*** Opening PROVIDED DATA ***

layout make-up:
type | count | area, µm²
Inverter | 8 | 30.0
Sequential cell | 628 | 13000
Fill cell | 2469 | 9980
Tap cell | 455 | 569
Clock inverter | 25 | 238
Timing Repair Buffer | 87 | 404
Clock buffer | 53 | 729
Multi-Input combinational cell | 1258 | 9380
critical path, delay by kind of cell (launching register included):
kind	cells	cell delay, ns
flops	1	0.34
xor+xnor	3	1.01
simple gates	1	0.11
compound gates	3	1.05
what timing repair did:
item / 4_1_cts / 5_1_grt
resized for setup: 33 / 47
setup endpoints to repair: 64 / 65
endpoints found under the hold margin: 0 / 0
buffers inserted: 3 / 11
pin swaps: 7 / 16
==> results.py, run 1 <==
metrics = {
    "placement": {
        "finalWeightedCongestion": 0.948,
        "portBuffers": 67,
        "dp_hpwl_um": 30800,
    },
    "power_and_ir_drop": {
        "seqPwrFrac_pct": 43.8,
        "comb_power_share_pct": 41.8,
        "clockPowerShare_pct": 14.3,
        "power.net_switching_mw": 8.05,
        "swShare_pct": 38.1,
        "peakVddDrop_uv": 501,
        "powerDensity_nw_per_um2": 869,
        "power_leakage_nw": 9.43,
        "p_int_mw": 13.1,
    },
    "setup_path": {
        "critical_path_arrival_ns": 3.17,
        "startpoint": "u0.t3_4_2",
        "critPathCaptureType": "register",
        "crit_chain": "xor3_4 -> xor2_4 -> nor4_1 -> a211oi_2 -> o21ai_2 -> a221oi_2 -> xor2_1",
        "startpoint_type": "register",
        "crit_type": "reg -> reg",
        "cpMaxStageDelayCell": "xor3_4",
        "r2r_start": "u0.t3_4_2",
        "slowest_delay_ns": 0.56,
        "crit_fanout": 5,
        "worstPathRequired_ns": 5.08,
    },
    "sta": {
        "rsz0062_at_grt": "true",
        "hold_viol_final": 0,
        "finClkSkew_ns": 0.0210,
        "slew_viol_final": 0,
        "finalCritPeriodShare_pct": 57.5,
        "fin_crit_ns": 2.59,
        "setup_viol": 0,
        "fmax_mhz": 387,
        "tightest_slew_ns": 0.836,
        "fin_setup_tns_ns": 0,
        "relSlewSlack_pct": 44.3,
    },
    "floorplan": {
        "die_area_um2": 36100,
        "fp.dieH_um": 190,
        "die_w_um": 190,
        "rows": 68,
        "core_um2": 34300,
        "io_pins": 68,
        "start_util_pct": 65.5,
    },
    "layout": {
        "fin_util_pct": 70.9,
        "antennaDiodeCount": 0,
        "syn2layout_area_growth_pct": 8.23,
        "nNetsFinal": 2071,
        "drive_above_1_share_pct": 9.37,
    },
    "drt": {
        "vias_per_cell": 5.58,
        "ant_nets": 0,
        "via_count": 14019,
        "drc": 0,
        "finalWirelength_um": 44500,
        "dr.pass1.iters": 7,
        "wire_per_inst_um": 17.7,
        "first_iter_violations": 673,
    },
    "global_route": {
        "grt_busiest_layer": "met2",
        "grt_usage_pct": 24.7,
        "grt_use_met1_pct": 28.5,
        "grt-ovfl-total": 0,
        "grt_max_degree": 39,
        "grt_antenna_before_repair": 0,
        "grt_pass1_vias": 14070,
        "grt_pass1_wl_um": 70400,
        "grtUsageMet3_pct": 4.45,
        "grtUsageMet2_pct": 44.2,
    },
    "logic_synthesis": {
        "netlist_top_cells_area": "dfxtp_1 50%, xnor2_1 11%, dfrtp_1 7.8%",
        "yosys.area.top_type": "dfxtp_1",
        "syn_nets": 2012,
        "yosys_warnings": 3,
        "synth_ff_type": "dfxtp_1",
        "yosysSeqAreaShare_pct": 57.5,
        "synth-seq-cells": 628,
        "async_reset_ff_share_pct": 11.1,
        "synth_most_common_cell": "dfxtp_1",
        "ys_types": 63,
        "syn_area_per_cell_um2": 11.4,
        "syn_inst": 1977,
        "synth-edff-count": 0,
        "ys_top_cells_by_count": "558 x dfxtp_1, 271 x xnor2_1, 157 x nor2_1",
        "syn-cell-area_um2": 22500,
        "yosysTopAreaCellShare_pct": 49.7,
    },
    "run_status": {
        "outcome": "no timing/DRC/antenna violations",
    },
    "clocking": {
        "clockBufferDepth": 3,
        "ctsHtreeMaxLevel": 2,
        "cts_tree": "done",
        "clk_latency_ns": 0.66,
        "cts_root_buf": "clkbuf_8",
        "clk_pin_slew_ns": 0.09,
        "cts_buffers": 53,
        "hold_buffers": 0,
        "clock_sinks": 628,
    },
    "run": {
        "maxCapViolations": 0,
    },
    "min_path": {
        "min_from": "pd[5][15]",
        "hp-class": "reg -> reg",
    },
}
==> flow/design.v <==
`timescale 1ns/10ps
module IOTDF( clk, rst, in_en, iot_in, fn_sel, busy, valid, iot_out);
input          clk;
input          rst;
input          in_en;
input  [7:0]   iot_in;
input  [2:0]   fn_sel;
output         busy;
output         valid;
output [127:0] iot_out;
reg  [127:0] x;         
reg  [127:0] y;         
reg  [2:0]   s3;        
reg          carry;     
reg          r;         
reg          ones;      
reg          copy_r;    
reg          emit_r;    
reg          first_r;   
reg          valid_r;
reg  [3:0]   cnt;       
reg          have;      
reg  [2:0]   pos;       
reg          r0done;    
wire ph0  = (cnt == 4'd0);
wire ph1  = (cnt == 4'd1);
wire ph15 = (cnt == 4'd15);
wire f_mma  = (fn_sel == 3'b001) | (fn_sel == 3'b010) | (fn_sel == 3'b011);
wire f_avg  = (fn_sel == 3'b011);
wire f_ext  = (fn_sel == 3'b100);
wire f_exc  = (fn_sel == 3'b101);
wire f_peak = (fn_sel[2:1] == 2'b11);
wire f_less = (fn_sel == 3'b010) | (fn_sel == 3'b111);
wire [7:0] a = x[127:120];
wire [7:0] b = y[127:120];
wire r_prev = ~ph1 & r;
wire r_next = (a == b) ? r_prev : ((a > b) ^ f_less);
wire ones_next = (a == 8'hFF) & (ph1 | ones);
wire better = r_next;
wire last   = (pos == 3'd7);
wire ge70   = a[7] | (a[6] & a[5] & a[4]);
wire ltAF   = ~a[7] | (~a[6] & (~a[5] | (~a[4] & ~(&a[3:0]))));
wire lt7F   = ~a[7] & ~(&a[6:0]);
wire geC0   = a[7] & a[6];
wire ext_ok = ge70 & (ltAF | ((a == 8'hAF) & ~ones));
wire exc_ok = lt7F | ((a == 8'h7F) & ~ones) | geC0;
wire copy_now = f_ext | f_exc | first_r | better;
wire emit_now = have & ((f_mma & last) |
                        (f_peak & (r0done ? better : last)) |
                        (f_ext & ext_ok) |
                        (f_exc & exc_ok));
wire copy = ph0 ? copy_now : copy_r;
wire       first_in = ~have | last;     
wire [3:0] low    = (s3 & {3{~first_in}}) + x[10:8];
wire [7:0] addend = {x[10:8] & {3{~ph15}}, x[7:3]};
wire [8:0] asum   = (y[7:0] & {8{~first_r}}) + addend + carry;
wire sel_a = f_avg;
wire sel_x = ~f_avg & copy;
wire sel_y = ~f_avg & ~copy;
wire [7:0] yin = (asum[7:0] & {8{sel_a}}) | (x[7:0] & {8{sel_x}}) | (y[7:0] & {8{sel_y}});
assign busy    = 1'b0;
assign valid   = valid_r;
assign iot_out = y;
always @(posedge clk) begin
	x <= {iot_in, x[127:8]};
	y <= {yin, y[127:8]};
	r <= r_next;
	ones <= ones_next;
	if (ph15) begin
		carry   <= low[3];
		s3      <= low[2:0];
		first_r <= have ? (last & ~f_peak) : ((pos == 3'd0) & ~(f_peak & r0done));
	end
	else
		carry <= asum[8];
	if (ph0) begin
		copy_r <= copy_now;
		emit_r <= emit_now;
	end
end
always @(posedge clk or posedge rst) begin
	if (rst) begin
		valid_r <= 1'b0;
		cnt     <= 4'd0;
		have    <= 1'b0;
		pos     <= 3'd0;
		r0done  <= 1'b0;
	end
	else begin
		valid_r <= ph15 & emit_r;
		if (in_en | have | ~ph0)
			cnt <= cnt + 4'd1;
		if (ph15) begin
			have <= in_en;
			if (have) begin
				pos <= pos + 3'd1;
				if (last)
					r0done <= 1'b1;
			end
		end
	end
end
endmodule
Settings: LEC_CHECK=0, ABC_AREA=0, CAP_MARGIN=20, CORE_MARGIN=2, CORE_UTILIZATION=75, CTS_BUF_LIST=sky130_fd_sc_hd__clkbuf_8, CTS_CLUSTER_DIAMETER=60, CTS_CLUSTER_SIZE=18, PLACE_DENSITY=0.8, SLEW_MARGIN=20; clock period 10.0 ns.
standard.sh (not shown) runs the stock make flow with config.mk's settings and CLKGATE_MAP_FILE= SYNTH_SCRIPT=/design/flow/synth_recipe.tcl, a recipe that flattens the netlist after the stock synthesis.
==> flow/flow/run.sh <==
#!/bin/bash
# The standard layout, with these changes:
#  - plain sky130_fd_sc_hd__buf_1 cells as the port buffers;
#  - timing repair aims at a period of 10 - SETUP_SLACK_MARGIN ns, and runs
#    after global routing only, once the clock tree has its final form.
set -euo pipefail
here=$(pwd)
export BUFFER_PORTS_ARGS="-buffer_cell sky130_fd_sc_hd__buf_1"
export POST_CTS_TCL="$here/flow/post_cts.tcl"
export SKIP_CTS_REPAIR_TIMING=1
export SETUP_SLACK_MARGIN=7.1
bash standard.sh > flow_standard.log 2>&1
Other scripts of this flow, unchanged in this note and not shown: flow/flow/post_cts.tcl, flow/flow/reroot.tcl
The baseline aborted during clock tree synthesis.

*** Closing PROVIDED DATA ***

**INSTRUCTIONS FOR THE TASK**
Of all the entries above, how many lines contain "posedge"? Give the number alone.

**EXERCISE OUTPUT**
2